» What you are asked to do:
When you reach the line containing "- $eq A22 B11 Y1 const B :: 1" in the entries below, begin reproducing lines exactly, and stop once the line containing "A chain may" is done.

» Data in this exercise:
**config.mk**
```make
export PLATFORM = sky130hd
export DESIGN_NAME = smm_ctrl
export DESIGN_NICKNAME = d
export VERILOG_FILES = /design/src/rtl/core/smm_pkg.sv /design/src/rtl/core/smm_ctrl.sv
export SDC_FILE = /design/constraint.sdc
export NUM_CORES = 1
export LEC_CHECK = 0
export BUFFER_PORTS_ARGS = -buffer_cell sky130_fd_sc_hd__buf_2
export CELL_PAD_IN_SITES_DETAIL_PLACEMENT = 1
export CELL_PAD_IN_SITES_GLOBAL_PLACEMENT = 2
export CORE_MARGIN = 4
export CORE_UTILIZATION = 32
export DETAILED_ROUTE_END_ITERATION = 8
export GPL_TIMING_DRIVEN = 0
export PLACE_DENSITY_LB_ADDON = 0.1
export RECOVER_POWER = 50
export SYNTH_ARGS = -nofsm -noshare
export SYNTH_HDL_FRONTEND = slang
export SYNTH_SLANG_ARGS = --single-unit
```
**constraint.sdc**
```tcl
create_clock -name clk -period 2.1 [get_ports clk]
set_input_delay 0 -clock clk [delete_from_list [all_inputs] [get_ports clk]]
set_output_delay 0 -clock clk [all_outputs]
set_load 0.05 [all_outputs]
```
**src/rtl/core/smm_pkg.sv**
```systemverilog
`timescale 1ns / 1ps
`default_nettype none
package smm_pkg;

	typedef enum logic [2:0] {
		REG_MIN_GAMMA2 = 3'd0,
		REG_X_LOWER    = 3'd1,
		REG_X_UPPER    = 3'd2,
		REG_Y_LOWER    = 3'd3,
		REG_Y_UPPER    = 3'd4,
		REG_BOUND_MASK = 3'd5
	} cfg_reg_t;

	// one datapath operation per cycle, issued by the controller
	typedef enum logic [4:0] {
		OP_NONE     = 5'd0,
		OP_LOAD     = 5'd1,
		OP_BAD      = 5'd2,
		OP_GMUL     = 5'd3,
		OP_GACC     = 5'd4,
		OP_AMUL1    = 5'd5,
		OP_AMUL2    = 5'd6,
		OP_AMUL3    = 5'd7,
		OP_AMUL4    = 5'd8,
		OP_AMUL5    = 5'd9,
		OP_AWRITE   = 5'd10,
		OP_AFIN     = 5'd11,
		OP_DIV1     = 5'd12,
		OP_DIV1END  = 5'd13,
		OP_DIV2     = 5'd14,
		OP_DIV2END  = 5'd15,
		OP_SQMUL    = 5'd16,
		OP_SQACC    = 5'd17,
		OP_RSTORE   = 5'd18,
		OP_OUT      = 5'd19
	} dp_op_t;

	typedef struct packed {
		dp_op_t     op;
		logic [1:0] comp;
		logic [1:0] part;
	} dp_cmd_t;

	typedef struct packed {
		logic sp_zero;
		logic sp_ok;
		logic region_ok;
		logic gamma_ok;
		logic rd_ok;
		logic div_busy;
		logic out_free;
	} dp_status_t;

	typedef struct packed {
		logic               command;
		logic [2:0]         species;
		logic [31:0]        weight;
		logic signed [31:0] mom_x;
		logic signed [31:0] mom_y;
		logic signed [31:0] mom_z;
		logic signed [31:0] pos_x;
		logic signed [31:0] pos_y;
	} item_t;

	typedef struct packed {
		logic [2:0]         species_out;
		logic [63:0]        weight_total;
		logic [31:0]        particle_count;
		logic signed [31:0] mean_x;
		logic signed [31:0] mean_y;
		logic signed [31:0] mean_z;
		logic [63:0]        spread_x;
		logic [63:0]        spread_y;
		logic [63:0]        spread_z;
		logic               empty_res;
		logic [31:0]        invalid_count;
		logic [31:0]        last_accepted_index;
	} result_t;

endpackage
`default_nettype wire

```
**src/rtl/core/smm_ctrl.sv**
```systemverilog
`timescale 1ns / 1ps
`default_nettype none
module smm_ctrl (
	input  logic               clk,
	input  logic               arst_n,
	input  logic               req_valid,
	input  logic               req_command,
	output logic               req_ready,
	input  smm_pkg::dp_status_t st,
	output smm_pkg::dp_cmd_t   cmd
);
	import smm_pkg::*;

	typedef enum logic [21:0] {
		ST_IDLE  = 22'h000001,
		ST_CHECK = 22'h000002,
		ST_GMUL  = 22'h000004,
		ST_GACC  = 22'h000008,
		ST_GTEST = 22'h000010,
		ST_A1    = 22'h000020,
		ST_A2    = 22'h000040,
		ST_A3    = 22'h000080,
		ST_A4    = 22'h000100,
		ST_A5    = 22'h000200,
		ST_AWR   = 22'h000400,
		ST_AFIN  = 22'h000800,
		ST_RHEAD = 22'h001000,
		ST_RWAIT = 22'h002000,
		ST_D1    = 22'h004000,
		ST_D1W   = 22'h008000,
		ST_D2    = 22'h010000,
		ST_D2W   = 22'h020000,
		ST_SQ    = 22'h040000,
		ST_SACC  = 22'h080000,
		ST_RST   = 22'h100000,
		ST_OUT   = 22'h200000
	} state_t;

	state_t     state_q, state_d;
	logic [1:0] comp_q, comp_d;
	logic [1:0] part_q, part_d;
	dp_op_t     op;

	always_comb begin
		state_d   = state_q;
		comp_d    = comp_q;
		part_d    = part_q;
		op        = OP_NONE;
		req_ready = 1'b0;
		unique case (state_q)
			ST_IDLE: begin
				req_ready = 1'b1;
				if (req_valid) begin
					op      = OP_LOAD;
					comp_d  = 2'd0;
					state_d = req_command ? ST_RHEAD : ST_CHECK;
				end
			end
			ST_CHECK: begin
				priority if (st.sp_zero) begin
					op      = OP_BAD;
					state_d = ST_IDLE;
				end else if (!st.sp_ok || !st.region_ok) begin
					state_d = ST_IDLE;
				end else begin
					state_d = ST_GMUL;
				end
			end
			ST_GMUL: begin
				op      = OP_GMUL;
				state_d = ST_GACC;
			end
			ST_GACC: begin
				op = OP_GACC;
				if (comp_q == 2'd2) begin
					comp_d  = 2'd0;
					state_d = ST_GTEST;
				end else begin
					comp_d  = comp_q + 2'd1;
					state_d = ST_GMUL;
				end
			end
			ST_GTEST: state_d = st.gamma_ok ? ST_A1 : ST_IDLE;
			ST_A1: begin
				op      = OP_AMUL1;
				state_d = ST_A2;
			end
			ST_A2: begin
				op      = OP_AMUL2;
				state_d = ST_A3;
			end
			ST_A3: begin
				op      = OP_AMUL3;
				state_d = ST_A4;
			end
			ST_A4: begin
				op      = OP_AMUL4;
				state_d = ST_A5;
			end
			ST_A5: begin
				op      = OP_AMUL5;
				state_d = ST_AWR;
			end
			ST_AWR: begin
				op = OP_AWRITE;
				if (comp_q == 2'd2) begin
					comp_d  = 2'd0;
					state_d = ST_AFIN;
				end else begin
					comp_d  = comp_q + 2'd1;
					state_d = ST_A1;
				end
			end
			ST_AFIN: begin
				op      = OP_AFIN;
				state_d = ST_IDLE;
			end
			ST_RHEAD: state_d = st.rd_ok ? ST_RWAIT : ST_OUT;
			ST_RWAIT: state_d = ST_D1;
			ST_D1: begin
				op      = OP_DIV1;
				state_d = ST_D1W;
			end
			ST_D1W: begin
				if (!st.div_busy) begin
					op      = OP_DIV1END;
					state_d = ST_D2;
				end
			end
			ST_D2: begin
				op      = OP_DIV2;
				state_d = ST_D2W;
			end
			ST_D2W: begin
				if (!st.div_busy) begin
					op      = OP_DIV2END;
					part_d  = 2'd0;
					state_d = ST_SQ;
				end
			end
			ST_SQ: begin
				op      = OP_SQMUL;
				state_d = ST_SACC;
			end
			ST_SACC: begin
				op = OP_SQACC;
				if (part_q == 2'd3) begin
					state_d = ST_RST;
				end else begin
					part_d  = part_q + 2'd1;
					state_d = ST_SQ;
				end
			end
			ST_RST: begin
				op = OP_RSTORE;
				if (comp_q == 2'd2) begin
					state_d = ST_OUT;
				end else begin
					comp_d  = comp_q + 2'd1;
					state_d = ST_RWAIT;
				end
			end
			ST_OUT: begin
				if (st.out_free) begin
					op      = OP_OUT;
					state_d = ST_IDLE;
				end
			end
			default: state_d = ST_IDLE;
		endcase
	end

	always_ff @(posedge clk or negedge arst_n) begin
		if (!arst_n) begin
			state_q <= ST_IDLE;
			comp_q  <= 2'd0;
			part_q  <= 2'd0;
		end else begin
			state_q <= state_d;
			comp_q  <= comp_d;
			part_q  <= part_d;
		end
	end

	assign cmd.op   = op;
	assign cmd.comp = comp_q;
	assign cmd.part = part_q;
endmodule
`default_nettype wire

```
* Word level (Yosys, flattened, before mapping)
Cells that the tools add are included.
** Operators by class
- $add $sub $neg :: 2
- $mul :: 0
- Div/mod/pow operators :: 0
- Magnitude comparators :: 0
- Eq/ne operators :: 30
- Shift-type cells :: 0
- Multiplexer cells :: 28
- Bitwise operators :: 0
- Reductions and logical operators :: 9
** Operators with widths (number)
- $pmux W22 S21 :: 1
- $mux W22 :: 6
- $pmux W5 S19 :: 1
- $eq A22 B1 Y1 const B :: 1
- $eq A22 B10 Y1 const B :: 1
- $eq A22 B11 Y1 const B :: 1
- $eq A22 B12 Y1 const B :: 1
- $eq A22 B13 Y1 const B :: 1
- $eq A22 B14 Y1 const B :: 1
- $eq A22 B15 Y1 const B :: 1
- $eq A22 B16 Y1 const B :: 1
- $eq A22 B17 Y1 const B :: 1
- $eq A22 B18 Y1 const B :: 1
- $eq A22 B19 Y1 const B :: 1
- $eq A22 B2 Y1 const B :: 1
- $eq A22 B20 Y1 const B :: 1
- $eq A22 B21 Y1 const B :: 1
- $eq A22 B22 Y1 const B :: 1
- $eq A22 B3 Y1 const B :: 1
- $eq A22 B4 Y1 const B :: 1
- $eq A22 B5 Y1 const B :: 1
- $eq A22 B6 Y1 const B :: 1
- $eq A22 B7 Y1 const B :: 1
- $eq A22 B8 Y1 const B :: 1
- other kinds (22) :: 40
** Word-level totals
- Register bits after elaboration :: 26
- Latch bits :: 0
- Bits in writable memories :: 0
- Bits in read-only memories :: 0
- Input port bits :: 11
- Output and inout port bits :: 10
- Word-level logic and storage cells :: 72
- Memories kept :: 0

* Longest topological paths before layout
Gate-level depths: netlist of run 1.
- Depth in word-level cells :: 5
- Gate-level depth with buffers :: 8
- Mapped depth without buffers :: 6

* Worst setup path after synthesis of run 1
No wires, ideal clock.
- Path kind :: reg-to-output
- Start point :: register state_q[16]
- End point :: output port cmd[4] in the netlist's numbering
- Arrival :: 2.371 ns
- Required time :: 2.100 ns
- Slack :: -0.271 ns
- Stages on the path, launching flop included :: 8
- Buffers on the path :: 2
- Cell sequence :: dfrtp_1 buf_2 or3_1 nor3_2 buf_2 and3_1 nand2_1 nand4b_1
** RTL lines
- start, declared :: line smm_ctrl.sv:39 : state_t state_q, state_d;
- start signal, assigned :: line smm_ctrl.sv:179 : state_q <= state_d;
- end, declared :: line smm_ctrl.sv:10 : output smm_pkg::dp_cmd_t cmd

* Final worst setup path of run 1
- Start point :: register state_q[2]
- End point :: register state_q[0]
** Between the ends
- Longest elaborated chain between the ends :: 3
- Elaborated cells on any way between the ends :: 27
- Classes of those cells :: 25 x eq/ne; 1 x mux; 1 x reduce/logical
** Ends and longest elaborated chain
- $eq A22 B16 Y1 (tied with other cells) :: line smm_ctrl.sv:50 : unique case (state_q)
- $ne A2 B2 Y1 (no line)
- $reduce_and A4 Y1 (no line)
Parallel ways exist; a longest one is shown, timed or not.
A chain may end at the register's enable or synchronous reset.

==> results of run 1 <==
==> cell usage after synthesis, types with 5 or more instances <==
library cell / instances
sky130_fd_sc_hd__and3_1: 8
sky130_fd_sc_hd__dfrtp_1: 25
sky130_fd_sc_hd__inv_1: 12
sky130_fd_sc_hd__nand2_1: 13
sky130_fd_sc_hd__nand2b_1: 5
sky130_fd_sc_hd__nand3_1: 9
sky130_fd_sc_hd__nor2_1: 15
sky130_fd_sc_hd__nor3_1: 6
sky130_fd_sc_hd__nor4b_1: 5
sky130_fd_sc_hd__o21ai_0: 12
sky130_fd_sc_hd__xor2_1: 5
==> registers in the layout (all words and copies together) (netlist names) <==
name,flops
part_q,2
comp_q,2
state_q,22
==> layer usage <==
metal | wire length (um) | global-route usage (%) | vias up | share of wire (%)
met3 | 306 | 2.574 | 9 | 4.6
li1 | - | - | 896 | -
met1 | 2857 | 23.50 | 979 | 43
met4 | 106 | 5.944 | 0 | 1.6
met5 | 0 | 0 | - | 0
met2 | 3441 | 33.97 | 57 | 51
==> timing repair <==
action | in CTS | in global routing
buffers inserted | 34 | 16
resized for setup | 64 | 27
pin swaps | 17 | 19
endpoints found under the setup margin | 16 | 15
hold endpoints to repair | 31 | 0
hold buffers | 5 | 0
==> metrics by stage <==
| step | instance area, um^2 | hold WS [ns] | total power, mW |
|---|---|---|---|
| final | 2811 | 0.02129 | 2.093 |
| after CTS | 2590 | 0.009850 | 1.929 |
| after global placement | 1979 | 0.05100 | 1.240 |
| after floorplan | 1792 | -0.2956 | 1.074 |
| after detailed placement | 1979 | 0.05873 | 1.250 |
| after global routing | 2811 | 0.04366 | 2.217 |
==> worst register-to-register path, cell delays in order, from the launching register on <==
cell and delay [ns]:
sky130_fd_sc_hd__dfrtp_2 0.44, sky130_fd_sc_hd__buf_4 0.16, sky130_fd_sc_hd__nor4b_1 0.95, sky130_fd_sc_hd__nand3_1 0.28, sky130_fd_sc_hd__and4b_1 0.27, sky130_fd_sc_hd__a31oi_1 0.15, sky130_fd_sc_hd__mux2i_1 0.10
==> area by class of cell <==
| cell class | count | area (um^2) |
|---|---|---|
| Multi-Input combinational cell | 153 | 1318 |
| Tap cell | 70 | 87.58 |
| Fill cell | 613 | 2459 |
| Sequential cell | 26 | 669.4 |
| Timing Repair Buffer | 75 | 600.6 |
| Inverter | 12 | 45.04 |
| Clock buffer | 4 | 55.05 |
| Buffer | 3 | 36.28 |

» Response to the task:
- $eq A22 B11 Y1 const B :: 1
- $eq A22 B12 Y1 const B :: 1
- $eq A22 B13 Y1 const B :: 1
- $eq A22 B14 Y1 const B :: 1
- $eq A22 B15 Y1 const B :: 1
- $eq A22 B16 Y1 const B :: 1
- $eq A22 B17 Y1 const B :: 1
- $eq A22 B18 Y1 const B :: 1
- $eq A22 B19 Y1 const B :: 1
- $eq A22 B2 Y1 const B :: 1
- $eq A22 B20 Y1 const B :: 1
- $eq A22 B21 Y1 const B :: 1
- $eq A22 B22 Y1 const B :: 1
- $eq A22 B3 Y1 const B :: 1
- $eq A22 B4 Y1 const B :: 1
- $eq A22 B5 Y1 const B :: 1
- $eq A22 B6 Y1 const B :: 1
- $eq A22 B7 Y1 const B :: 1
- $eq A22 B8 Y1 const B :: 1
- other kinds (22) :: 40
** Word-level totals
- Register bits after elaboration :: 26
- Latch bits :: 0
- Bits in writable memories :: 0
- Bits in read-only memories :: 0
- Input port bits :: 11
- Output and inout port bits :: 10
- Word-level logic and storage cells :: 72
- Memories kept :: 0

* Longest topological paths before layout
Gate-level depths: netlist of run 1.
- Depth in word-level cells :: 5
- Gate-level depth with buffers :: 8
- Mapped depth without buffers :: 6

* Worst setup path after synthesis of run 1
No wires, ideal clock.
- Path kind :: reg-to-output
- Start point :: register state_q[16]
- End point :: output port cmd[4] in the netlist's numbering
- Arrival :: 2.371 ns
- Required time :: 2.100 ns
- Slack :: -0.271 ns
- Stages on the path, launching flop included :: 8
- Buffers on the path :: 2
- Cell sequence :: dfrtp_1 buf_2 or3_1 nor3_2 buf_2 and3_1 nand2_1 nand4b_1
** RTL lines
- start, declared :: line smm_ctrl.sv:39 : state_t state_q, state_d;
- start signal, assigned :: line smm_ctrl.sv:179 : state_q <= state_d;
- end, declared :: line smm_ctrl.sv:10 : output smm_pkg::dp_cmd_t cmd

* Final worst setup path of run 1
- Start point :: register state_q[2]
- End point :: register state_q[0]
** Between the ends
- Longest elaborated chain between the ends :: 3
- Elaborated cells on any way between the ends :: 27
- Classes of those cells :: 25 x eq/ne; 1 x mux; 1 x reduce/logical
** Ends and longest elaborated chain
- $eq A22 B16 Y1 (tied with other cells) :: line smm_ctrl.sv:50 : unique case (state_q)
- $ne A2 B2 Y1 (no line)
- $reduce_and A4 Y1 (no line)
Parallel ways exist; a longest one is shown, timed or not.
A chain may end at the register's enable or synchronous reset.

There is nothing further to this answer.